> [Exercise objective]
All of the data that follows should be retyped exactly as it appears.

═════ Input

--- src/rtl/pwm_pair_pkg.sv ---
package pwm_pair_pkg;
  localparam int CLR_LINES = 8;
  localparam int SEL_W     = $clog2(CLR_LINES);
  localparam int ADDR_W    = 3;
  localparam int CTRL_W    = 9 + SEL_W + 1;

  localparam logic [ADDR_W-1:0] A_LIMIT = 3'd0;
  localparam logic [ADDR_W-1:0] A_CMP0  = 3'd1;
  localparam logic [ADDR_W-1:0] A_CMP1  = 3'd2;
  localparam logic [ADDR_W-1:0] A_CTRL  = 3'd3;
  localparam logic [ADDR_W-1:0] A_SWUPD = 3'd4;

  typedef enum logic [1:0] {
    MD_FIX_LO = 2'd0,
    MD_FIX_HI = 2'd1,
    MD_BELOW  = 2'd2,
    MD_ABOVE  = 2'd3
  } ch_mode_e;

  typedef struct packed {
    logic             run;
    logic             cmb_or;
    logic             cmb_en;
    logic [SEL_W-1:0] line_sel;
    logic             use_trig;
    logic             clr_en1;
    logic             clr_en0;
    ch_mode_e         mode1;
    ch_mode_e         mode0;
  } ctrl_t;
endpackage

--- src/rtl/pwm_cfg_regs.sv ---
module pwm_cfg_regs
  import pwm_pair_pkg::*;
#(
  parameter int CNT_W = 16,
  parameter int WD_W  = 16
) (
  input  logic                      clk,
  input  logic                      rst,
  input  logic                      we,
  input  logic [ADDR_W-1:0]         addr,
  input  logic [WD_W-1:0]           wdata,
  output logic [CNT_W-1:0]          limit_pre,
  output logic [1:0][CNT_W-1:0]     cmp_pre,
  output ctrl_t                     ctrl,
  output logic                      sw_upd
);
  always_ff @(posedge clk) begin
    if (rst) begin
      limit_pre <= '0;
      cmp_pre   <= '0;
      ctrl      <= '0;
    end else if (we) begin
      case (addr)
        A_LIMIT: limit_pre  <= wdata[CNT_W-1:0];
        A_CMP0:  cmp_pre[0] <= wdata[CNT_W-1:0];
        A_CMP1:  cmp_pre[1] <= wdata[CNT_W-1:0];
        A_CTRL:  ctrl       <= ctrl_t'(wdata[CTRL_W-1:0]);
        default: ;
      endcase
    end
  end

  assign sw_upd = we && (addr == A_SWUPD);
endmodule

--- src/rtl/pwm_timebase.sv ---
module pwm_timebase #(
  parameter int CNT_W = 16
) (
  input  logic                  clk,
  input  logic                  rst,
  input  logic                  run,
  input  logic                  sw_upd,
  input  logic [CNT_W-1:0]      limit_pre,
  input  logic [1:0][CNT_W-1:0] cmp_pre,
  output logic [CNT_W-1:0]      cnt,
  output logic [1:0][CNT_W-1:0] cmp_sh,
  output logic                  uev
);
  logic [CNT_W-1:0] limit_sh;
  logic             wrap;

  assign wrap = run && (cnt == limit_sh);
  assign uev  = wrap || sw_upd;

  always_ff @(posedge clk) begin
    if (rst) begin
      cnt      <= '0;
      limit_sh <= '0;
      cmp_sh   <= '0;
    end else begin
      if (uev) begin
        cnt      <= '0;
        limit_sh <= limit_pre;
        cmp_sh   <= cmp_pre;
      end else if (run) begin
        cnt <= cnt + 1'b1;
      end
    end
  end

  AST_CNT_IN_RANGE: assert property (@(posedge clk) disable iff (rst) cnt <= limit_sh);
  AST_WRAP_TO_ZERO: assert property (@(posedge clk) disable iff (rst) (run && cnt == limit_sh) |=> (cnt == '0));
  AST_SWUPD_ZERO: assert property (@(posedge clk) disable iff (rst) sw_upd |=> (cnt == '0));
  AST_SHADOW_HOLD: assert property (@(posedge clk) disable iff (rst) !uev |=> ($stable(limit_sh) && $stable(cmp_sh)));
endmodule

--- src/rtl/pwm_clr_sel.sv ---
module pwm_clr_sel #(
  parameter int N_CLR = 8,
  parameter int SEL_W = 3
) (
  input  logic             clk,
  input  logic             rst,
  input  logic [N_CLR-1:0] lines,
  input  logic             trig,
  input  logic             use_trig,
  input  logic [SEL_W-1:0] sel,
  output logic             clr_sync
);
  logic picked;

  always_comb begin
    picked = 1'b0;
    for (int i = 0; i < N_CLR; i++) begin
      if (sel == SEL_W'(i)) picked = lines[i];
    end
  end

  always_ff @(posedge clk) begin
    if (rst) clr_sync <= 1'b0;
    else     clr_sync <= use_trig ? trig : picked;
  end

  AST_TRIG_PATH: assert property (@(posedge clk) disable iff (rst) (use_trig && trig) |=> clr_sync);
endmodule

--- src/rtl/pwm_channel.sv ---
module pwm_channel
  import pwm_pair_pkg::*;
#(
  parameter int CNT_W = 16
) (
  input  logic             clk,
  input  logic             rst,
  input  logic [CNT_W-1:0] cnt,
  input  logic [CNT_W-1:0] cmp,
  input  ch_mode_e         mode,
  input  logic             clr_en,
  input  logic             clr_sync,
  input  logic             uev,
  output logic             ref_d,
  output logic             ref_q
);
  logic pwm_act;
  logic level;
  logic blocked;
  logic latched;
  logic clr_hit;

  assign pwm_act = (mode == MD_BELOW) || (mode == MD_ABOVE);
  assign clr_hit = pwm_act && clr_en && clr_sync;

  always_comb begin
    unique case (mode)
      MD_FIX_LO: level = 1'b0;
      MD_FIX_HI: level = 1'b1;
      MD_BELOW:  level = (cnt < cmp);
      default:   level = !(cnt < cmp);
    endcase
  end

  assign blocked = pwm_act && (latched || clr_hit);
  assign ref_d   = level && !blocked;

  always_ff @(posedge clk) begin
    if (rst) begin
      latched <= 1'b0;
      ref_q   <= 1'b0;
    end else begin
      ref_q <= ref_d;
      if (clr_hit)  latched <= 1'b1;
      else if (uev) latched <= 1'b0;
    end
  end

  AST_CLR_FORCES_LOW: assert property (@(posedge clk) disable iff (rst) clr_hit |=> !ref_q);
  AST_LATCH_KEEPS_LOW: assert property (@(posedge clk) disable iff (rst) (latched && pwm_act) |=> !ref_q);
  AST_HELD_ACROSS_UEV: assert property (@(posedge clk) disable iff (rst) (uev && clr_hit) |=> latched);
  AST_FIXED_HI_IMMUNE: assert property (@(posedge clk) disable iff (rst) (mode == MD_FIX_HI) |=> ref_q);
endmodule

══════════

> [Answer to this exercise]
--- src/rtl/pwm_pair_pkg.sv ---
package pwm_pair_pkg;
  localparam int CLR_LINES = 8;
  localparam int SEL_W     = $clog2(CLR_LINES);
  localparam int ADDR_W    = 3;
  localparam int CTRL_W    = 9 + SEL_W + 1;

  localparam logic [ADDR_W-1:0] A_LIMIT = 3'd0;
  localparam logic [ADDR_W-1:0] A_CMP0  = 3'd1;
  localparam logic [ADDR_W-1:0] A_CMP1  = 3'd2;
  localparam logic [ADDR_W-1:0] A_CTRL  = 3'd3;
  localparam logic [ADDR_W-1:0] A_SWUPD = 3'd4;

  typedef enum logic [1:0] {
    MD_FIX_LO = 2'd0,
    MD_FIX_HI = 2'd1,
    MD_BELOW  = 2'd2,
    MD_ABOVE  = 2'd3
  } ch_mode_e;

  typedef struct packed {
    logic             run;
    logic             cmb_or;
    logic             cmb_en;
    logic [SEL_W-1:0] line_sel;
    logic             use_trig;
    logic             clr_en1;
    logic             clr_en0;
    ch_mode_e         mode1;
    ch_mode_e         mode0;
  } ctrl_t;
endpackage

--- src/rtl/pwm_cfg_regs.sv ---
module pwm_cfg_regs
  import pwm_pair_pkg::*;
#(
  parameter int CNT_W = 16,
  parameter int WD_W  = 16
) (
  input  logic                      clk,
  input  logic                      rst,
  input  logic                      we,
  input  logic [ADDR_W-1:0]         addr,
  input  logic [WD_W-1:0]           wdata,
  output logic [CNT_W-1:0]          limit_pre,
  output logic [1:0][CNT_W-1:0]     cmp_pre,
  output ctrl_t                     ctrl,
  output logic                      sw_upd
);
  always_ff @(posedge clk) begin
    if (rst) begin
      limit_pre <= '0;
      cmp_pre   <= '0;
      ctrl      <= '0;
    end else if (we) begin
      case (addr)
        A_LIMIT: limit_pre  <= wdata[CNT_W-1:0];
        A_CMP0:  cmp_pre[0] <= wdata[CNT_W-1:0];
        A_CMP1:  cmp_pre[1] <= wdata[CNT_W-1:0];
        A_CTRL:  ctrl       <= ctrl_t'(wdata[CTRL_W-1:0]);
        default: ;
      endcase
    end
  end

  assign sw_upd = we && (addr == A_SWUPD);
endmodule

--- src/rtl/pwm_timebase.sv ---
module pwm_timebase #(
  parameter int CNT_W = 16
) (
  input  logic                  clk,
  input  logic                  rst,
  input  logic                  run,
  input  logic                  sw_upd,
  input  logic [CNT_W-1:0]      limit_pre,
  input  logic [1:0][CNT_W-1:0] cmp_pre,
  output logic [CNT_W-1:0]      cnt,
  output logic [1:0][CNT_W-1:0] cmp_sh,
  output logic                  uev
);
  logic [CNT_W-1:0] limit_sh;
  logic             wrap;

  assign wrap = run && (cnt == limit_sh);
  assign uev  = wrap || sw_upd;

  always_ff @(posedge clk) begin
    if (rst) begin
      cnt      <= '0;
      limit_sh <= '0;
      cmp_sh   <= '0;
    end else begin
      if (uev) begin
        cnt      <= '0;
        limit_sh <= limit_pre;
        cmp_sh   <= cmp_pre;
      end else if (run) begin
        cnt <= cnt + 1'b1;
      end
    end
  end

  AST_CNT_IN_RANGE: assert property (@(posedge clk) disable iff (rst) cnt <= limit_sh);
  AST_WRAP_TO_ZERO: assert property (@(posedge clk) disable iff (rst) (run && cnt == limit_sh) |=> (cnt == '0));
  AST_SWUPD_ZERO: assert property (@(posedge clk) disable iff (rst) sw_upd |=> (cnt == '0));
  AST_SHADOW_HOLD: assert property (@(posedge clk) disable iff (rst) !uev |=> ($stable(limit_sh) && $stable(cmp_sh)));
endmodule

--- src/rtl/pwm_clr_sel.sv ---
module pwm_clr_sel #(
  parameter int N_CLR = 8,
  parameter int SEL_W = 3
) (
  input  logic             clk,
  input  logic             rst,
  input  logic [N_CLR-1:0] lines,
  input  logic             trig,
  input  logic             use_trig,
  input  logic [SEL_W-1:0] sel,
  output logic             clr_sync
);
  logic picked;

  always_comb begin
    picked = 1'b0;
    for (int i = 0; i < N_CLR; i++) begin
      if (sel == SEL_W'(i)) picked = lines[i];
    end
  end

  always_ff @(posedge clk) begin
    if (rst) clr_sync <= 1'b0;
    else     clr_sync <= use_trig ? trig : picked;
  end

  AST_TRIG_PATH: assert property (@(posedge clk) disable iff (rst) (use_trig && trig) |=> clr_sync);
endmodule

--- src/rtl/pwm_channel.sv ---
module pwm_channel
  import pwm_pair_pkg::*;
#(
  parameter int CNT_W = 16
) (
  input  logic             clk,
  input  logic             rst,
  input  logic [CNT_W-1:0] cnt,
  input  logic [CNT_W-1:0] cmp,
  input  ch_mode_e         mode,
  input  logic             clr_en,
  input  logic             clr_sync,
  input  logic             uev,
  output logic             ref_d,
  output logic             ref_q
);
  logic pwm_act;
  logic level;
  logic blocked;
  logic latched;
  logic clr_hit;

  assign pwm_act = (mode == MD_BELOW) || (mode == MD_ABOVE);
  assign clr_hit = pwm_act && clr_en && clr_sync;

  always_comb begin
    unique case (mode)
      MD_FIX_LO: level = 1'b0;
      MD_FIX_HI: level = 1'b1;
      MD_BELOW:  level = (cnt < cmp);
      default:   level = !(cnt < cmp);
    endcase
  end

  assign blocked = pwm_act && (latched || clr_hit);
  assign ref_d   = level && !blocked;

  always_ff @(posedge clk) begin
    if (rst) begin
      latched <= 1'b0;
      ref_q   <= 1'b0;
    end else begin
      ref_q <= ref_d;
      if (clr_hit)  latched <= 1'b1;
      else if (uev) latched <= 1'b0;
    end
  end

  AST_CLR_FORCES_LOW: assert property (@(posedge clk) disable iff (rst) clr_hit |=> !ref_q);
  AST_LATCH_KEEPS_LOW: assert property (@(posedge clk) disable iff (rst) (latched && pwm_act) |=> !ref_q);
  AST_HELD_ACROSS_UEV: assert property (@(posedge clk) disable iff (rst) (uev && clr_hit) |=> latched);
  AST_FIXED_HI_IMMUNE: assert property (@(posedge clk) disable iff (rst) (mode == MD_FIX_HI) |=> ref_q);
endmodule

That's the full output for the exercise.